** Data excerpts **
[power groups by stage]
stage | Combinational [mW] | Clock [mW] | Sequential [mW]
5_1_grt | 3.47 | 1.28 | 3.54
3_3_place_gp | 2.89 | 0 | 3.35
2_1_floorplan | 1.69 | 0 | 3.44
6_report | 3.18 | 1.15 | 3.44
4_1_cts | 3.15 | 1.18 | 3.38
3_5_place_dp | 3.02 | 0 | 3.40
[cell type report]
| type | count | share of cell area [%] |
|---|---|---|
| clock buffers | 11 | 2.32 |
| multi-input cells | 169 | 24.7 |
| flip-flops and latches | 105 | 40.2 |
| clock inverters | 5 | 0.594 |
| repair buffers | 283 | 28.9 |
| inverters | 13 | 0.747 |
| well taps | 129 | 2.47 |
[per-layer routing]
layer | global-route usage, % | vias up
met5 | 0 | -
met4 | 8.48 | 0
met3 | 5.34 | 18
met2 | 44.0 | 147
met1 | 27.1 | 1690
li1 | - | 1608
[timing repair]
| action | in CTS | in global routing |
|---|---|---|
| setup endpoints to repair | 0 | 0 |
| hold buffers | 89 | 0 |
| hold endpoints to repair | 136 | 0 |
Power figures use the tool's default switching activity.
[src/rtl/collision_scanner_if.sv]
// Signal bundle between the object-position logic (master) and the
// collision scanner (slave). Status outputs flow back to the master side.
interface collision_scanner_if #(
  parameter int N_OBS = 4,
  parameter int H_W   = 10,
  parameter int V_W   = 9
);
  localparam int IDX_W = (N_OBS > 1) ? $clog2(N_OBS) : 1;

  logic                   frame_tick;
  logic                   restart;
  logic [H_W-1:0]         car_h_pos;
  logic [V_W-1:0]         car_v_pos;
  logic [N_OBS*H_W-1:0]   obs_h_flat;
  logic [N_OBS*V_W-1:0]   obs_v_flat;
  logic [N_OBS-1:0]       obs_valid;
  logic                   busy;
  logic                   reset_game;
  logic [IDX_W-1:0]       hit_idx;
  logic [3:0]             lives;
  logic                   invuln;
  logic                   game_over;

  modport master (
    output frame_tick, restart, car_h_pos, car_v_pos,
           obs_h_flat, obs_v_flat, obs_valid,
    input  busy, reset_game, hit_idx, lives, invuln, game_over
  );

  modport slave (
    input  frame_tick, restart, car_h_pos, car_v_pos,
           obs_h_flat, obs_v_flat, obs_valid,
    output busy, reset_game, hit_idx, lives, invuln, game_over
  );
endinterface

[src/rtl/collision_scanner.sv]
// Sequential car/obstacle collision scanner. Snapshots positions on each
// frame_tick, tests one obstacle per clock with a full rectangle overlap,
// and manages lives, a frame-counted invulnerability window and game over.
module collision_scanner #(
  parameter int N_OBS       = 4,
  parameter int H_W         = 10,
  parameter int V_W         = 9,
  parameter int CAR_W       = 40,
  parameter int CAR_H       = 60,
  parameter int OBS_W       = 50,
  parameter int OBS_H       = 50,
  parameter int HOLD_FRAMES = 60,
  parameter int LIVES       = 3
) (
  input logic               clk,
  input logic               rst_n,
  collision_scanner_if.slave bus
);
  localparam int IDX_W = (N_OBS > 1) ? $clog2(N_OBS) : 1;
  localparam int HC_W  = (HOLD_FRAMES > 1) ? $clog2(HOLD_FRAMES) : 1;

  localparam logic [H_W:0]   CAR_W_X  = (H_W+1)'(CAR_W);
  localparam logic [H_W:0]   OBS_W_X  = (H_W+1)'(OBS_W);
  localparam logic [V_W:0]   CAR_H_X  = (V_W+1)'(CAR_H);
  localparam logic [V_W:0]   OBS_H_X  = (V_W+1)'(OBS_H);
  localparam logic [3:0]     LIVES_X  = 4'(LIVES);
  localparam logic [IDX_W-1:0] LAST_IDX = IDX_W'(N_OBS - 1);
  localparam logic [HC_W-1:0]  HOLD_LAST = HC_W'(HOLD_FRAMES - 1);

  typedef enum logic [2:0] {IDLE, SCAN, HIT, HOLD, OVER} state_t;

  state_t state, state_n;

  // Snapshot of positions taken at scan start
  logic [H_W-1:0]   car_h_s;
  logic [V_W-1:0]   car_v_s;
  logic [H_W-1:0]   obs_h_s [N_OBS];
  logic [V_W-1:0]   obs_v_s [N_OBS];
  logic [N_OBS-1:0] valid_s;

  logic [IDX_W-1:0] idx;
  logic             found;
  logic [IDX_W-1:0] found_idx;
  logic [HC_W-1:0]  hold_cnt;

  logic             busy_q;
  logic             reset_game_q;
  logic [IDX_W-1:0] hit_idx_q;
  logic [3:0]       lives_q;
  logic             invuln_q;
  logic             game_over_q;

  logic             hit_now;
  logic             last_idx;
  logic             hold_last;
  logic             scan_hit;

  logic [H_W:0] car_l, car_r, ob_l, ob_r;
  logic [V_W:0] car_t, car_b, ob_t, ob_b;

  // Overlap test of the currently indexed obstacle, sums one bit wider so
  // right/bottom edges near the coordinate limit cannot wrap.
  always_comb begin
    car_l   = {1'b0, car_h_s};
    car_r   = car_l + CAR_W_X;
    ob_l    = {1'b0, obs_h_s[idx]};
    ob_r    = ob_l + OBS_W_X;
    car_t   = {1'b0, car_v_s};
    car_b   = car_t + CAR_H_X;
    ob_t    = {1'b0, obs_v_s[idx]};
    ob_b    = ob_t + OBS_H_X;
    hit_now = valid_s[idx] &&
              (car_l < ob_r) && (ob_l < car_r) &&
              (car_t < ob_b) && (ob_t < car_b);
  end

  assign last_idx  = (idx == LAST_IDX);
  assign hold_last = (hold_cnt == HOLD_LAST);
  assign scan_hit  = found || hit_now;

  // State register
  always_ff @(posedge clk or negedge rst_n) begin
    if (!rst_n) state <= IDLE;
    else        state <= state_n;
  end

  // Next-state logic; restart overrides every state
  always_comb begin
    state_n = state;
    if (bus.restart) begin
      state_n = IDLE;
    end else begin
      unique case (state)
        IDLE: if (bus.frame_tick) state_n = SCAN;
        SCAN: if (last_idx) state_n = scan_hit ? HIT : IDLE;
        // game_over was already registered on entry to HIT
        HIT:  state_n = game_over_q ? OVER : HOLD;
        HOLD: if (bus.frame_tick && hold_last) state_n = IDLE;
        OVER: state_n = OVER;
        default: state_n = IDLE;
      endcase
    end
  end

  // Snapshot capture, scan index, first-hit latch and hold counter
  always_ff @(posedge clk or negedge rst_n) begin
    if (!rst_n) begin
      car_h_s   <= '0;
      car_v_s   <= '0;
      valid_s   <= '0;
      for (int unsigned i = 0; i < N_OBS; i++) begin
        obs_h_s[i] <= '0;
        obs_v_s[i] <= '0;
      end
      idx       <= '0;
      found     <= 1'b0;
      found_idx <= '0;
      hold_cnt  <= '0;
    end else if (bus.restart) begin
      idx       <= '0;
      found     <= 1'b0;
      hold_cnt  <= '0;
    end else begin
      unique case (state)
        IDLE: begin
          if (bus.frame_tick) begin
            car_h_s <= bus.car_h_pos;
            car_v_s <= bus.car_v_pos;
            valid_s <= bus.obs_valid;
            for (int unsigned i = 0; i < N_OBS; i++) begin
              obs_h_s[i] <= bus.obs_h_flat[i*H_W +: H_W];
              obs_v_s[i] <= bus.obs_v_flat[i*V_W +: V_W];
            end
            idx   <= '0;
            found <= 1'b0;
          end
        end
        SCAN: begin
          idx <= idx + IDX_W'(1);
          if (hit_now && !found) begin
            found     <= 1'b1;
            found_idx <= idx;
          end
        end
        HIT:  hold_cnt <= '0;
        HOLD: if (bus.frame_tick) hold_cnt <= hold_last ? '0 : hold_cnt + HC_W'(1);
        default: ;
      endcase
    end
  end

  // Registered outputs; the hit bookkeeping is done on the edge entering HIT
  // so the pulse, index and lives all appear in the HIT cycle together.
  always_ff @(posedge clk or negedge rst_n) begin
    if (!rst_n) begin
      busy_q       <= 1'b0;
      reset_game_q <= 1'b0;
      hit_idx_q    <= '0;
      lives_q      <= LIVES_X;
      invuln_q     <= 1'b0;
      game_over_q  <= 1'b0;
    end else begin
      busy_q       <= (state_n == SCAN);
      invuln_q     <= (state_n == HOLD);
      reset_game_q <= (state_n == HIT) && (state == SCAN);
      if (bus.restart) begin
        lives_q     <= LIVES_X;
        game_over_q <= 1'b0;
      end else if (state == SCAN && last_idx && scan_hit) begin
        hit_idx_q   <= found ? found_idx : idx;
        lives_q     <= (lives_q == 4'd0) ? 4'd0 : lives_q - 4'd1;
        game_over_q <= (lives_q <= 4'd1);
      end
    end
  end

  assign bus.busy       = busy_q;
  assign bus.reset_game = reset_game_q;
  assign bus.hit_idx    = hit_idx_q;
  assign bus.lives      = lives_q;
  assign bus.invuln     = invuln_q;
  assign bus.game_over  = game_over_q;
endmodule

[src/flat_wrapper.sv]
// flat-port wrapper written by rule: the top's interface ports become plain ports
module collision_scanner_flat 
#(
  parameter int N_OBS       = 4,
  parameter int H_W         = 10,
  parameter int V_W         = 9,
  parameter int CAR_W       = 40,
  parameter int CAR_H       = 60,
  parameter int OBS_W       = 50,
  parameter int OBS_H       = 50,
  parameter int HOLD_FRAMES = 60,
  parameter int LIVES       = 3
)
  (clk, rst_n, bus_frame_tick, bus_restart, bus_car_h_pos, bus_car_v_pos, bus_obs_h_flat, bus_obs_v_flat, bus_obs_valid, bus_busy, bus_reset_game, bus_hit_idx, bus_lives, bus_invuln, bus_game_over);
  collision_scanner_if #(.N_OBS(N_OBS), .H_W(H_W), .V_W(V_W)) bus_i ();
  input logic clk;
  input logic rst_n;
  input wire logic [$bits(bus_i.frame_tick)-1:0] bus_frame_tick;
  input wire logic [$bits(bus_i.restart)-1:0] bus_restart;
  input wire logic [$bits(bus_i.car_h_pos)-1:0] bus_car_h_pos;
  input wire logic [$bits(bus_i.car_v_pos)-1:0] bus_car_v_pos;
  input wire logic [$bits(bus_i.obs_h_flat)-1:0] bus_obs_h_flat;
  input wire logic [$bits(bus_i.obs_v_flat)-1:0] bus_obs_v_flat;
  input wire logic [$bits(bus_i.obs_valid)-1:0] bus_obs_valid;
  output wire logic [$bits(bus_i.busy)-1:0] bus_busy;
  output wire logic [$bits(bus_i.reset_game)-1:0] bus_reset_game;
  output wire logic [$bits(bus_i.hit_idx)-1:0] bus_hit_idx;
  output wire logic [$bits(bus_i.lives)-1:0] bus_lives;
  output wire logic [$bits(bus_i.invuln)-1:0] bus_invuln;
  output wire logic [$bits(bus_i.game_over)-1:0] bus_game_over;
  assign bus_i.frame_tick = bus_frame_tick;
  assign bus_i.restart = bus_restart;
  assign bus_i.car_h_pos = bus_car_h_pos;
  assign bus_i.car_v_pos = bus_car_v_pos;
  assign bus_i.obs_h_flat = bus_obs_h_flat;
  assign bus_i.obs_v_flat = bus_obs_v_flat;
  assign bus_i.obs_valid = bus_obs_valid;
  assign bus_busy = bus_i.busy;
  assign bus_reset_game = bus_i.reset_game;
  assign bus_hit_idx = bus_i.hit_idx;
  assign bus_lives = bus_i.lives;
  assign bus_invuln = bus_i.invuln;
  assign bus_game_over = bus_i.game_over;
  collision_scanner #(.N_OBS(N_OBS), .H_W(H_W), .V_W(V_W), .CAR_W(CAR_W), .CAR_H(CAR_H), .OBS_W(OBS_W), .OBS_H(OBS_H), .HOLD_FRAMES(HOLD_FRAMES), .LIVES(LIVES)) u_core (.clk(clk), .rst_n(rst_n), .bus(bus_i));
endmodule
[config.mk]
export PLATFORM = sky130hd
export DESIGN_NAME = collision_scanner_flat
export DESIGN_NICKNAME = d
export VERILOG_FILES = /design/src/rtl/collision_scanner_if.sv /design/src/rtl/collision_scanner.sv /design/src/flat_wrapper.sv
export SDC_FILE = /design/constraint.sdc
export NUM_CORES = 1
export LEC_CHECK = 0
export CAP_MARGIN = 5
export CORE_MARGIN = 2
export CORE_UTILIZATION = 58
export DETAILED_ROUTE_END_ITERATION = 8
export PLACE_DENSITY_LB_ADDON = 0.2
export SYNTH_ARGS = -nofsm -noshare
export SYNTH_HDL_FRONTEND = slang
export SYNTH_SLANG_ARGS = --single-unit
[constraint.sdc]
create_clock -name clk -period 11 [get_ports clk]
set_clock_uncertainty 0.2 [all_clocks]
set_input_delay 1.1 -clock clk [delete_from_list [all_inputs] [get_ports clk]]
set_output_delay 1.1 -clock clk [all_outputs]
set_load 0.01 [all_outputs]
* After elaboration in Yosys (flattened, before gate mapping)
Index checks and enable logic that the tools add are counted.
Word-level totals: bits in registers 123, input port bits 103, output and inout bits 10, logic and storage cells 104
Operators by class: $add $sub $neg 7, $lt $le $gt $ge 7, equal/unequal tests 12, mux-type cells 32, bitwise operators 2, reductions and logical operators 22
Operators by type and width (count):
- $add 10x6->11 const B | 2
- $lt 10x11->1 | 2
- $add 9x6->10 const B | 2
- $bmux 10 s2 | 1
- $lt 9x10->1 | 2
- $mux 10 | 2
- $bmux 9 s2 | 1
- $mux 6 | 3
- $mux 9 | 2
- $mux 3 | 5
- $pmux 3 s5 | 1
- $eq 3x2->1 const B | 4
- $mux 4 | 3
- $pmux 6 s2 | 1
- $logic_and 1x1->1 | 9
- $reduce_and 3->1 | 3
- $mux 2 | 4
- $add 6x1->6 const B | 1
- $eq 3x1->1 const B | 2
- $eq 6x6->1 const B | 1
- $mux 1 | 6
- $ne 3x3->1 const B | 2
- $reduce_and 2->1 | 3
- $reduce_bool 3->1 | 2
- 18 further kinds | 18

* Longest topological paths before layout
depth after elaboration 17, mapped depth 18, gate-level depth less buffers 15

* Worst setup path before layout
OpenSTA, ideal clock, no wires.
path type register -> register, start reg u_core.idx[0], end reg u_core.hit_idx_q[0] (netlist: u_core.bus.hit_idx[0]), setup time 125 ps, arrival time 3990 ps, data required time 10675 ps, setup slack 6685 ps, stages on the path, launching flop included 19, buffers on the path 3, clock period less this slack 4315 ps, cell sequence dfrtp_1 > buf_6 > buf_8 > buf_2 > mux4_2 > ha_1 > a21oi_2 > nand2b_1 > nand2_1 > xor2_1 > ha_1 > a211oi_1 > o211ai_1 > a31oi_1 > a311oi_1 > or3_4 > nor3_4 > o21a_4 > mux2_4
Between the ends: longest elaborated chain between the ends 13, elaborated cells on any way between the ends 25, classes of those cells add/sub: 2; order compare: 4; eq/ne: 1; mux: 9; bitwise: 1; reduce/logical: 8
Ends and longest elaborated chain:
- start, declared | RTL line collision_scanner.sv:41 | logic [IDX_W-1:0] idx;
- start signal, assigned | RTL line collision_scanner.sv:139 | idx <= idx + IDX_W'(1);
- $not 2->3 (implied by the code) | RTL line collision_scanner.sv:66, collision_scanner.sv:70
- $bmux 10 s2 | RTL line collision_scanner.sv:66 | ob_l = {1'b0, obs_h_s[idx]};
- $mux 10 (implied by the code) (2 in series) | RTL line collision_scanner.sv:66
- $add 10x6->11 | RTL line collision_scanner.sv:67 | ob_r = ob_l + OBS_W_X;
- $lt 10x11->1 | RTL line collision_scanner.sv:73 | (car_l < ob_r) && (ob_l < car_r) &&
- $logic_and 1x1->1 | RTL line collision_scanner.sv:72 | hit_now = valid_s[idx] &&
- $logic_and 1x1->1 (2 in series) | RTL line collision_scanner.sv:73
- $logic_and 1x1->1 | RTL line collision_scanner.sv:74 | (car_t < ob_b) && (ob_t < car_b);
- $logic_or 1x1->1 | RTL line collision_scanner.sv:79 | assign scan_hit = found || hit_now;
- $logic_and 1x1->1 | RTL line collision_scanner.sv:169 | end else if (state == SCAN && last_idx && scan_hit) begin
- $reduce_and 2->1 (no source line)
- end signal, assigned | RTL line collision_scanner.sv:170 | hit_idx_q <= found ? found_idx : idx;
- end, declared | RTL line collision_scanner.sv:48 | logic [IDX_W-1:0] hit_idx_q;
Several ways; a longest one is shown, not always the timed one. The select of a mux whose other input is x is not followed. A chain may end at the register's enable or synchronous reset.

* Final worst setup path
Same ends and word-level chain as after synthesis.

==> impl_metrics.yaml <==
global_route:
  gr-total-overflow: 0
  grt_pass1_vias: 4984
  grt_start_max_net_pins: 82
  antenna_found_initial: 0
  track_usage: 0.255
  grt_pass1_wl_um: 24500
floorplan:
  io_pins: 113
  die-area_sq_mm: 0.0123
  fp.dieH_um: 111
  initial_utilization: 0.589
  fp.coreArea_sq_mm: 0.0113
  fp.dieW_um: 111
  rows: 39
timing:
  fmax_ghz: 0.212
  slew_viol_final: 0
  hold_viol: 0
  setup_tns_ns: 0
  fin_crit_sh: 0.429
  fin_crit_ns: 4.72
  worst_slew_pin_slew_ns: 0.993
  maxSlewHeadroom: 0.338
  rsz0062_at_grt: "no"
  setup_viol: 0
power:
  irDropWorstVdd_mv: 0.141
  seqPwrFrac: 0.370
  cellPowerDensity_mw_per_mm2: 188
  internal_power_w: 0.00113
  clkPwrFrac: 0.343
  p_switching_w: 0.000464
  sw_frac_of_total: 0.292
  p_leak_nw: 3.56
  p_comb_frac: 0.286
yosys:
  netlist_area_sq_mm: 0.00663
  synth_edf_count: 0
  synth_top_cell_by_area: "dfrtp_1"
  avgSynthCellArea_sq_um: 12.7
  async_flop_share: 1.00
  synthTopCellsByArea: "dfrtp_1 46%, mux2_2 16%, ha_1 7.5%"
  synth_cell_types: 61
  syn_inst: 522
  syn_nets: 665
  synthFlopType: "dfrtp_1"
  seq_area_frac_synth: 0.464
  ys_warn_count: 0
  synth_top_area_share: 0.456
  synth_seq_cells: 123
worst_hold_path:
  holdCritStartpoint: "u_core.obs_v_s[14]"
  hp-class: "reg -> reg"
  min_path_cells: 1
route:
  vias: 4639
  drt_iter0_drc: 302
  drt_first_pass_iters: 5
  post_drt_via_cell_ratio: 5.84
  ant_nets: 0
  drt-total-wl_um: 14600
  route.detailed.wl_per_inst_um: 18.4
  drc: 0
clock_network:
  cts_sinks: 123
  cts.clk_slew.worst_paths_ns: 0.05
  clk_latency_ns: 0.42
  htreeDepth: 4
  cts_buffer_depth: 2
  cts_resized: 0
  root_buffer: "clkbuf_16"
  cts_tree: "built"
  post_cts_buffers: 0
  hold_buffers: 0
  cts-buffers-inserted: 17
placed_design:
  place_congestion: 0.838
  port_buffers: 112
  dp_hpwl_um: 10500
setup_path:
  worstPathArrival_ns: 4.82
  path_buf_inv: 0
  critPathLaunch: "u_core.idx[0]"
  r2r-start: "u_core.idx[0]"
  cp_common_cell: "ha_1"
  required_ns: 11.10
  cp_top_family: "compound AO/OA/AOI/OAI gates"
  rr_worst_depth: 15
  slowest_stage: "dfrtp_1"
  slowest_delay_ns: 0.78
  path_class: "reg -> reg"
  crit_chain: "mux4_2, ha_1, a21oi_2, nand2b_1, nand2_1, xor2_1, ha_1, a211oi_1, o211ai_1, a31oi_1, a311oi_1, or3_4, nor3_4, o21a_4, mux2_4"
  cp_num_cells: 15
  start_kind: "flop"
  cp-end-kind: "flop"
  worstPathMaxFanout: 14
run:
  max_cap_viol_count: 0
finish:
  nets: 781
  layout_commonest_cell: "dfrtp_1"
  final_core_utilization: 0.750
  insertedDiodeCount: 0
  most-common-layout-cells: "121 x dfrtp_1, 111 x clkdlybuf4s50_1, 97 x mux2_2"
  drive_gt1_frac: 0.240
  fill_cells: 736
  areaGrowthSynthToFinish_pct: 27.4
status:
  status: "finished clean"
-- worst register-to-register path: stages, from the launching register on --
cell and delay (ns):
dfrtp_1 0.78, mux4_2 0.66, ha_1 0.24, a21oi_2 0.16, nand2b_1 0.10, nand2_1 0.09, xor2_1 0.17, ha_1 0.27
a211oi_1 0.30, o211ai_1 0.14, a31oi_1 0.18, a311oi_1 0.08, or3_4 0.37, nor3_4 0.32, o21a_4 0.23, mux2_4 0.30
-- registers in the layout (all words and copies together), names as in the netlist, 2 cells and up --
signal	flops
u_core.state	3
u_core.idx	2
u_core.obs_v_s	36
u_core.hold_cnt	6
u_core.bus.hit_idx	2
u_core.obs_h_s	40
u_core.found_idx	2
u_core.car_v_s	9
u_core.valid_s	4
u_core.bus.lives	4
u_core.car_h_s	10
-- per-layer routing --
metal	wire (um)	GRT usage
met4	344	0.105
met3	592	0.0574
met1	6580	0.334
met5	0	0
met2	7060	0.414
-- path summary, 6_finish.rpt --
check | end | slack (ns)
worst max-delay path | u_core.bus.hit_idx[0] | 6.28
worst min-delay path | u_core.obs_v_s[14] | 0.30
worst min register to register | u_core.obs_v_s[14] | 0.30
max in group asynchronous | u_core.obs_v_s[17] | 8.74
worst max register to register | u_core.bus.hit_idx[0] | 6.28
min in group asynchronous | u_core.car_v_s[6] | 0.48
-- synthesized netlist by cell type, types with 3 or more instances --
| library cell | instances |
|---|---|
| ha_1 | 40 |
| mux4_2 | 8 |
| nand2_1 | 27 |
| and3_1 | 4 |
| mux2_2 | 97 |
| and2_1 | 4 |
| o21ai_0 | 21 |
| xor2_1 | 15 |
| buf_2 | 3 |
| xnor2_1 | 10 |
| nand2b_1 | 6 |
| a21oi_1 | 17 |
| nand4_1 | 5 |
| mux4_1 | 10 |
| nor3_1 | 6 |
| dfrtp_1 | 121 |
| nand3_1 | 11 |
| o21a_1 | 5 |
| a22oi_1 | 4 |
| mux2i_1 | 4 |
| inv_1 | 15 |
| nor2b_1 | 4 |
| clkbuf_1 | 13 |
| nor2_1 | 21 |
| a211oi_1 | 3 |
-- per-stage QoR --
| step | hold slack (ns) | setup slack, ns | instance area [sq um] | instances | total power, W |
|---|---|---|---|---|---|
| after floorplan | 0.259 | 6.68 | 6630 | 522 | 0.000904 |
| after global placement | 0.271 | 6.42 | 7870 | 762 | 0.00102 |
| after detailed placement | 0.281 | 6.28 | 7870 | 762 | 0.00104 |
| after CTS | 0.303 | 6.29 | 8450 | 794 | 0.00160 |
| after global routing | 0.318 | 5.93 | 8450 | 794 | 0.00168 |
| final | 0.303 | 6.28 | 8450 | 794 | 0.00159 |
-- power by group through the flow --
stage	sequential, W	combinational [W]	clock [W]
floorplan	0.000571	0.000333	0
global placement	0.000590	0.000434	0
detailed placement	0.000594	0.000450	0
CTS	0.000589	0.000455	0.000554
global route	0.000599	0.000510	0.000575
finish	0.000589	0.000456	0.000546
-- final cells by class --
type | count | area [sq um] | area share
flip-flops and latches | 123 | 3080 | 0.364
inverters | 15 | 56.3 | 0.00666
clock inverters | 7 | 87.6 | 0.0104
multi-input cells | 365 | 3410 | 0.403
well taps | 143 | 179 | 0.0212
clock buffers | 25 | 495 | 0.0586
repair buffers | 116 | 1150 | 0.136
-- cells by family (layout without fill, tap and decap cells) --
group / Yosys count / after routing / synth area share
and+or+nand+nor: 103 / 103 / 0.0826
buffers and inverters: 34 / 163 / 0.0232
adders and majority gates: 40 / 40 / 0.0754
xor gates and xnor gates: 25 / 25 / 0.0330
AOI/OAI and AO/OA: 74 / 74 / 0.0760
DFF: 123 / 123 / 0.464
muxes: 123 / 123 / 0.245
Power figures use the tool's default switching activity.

** Task instructions **
Return exactly what appears above, from the first line of the entries to the line with "283 | 28.9 |", inclusive.

** Task response **
[power groups by stage]
stage | Combinational [mW] | Clock [mW] | Sequential [mW]
5_1_grt | 3.47 | 1.28 | 3.54
3_3_place_gp | 2.89 | 0 | 3.35
2_1_floorplan | 1.69 | 0 | 3.44
6_report | 3.18 | 1.15 | 3.44
4_1_cts | 3.15 | 1.18 | 3.38
3_5_place_dp | 3.02 | 0 | 3.40
[cell type report]
| type | count | share of cell area [%] |
|---|---|---|
| clock buffers | 11 | 2.32 |
| multi-input cells | 169 | 24.7 |
| flip-flops and latches | 105 | 40.2 |
| clock inverters | 5 | 0.594 |
| repair buffers | 283 | 28.9 |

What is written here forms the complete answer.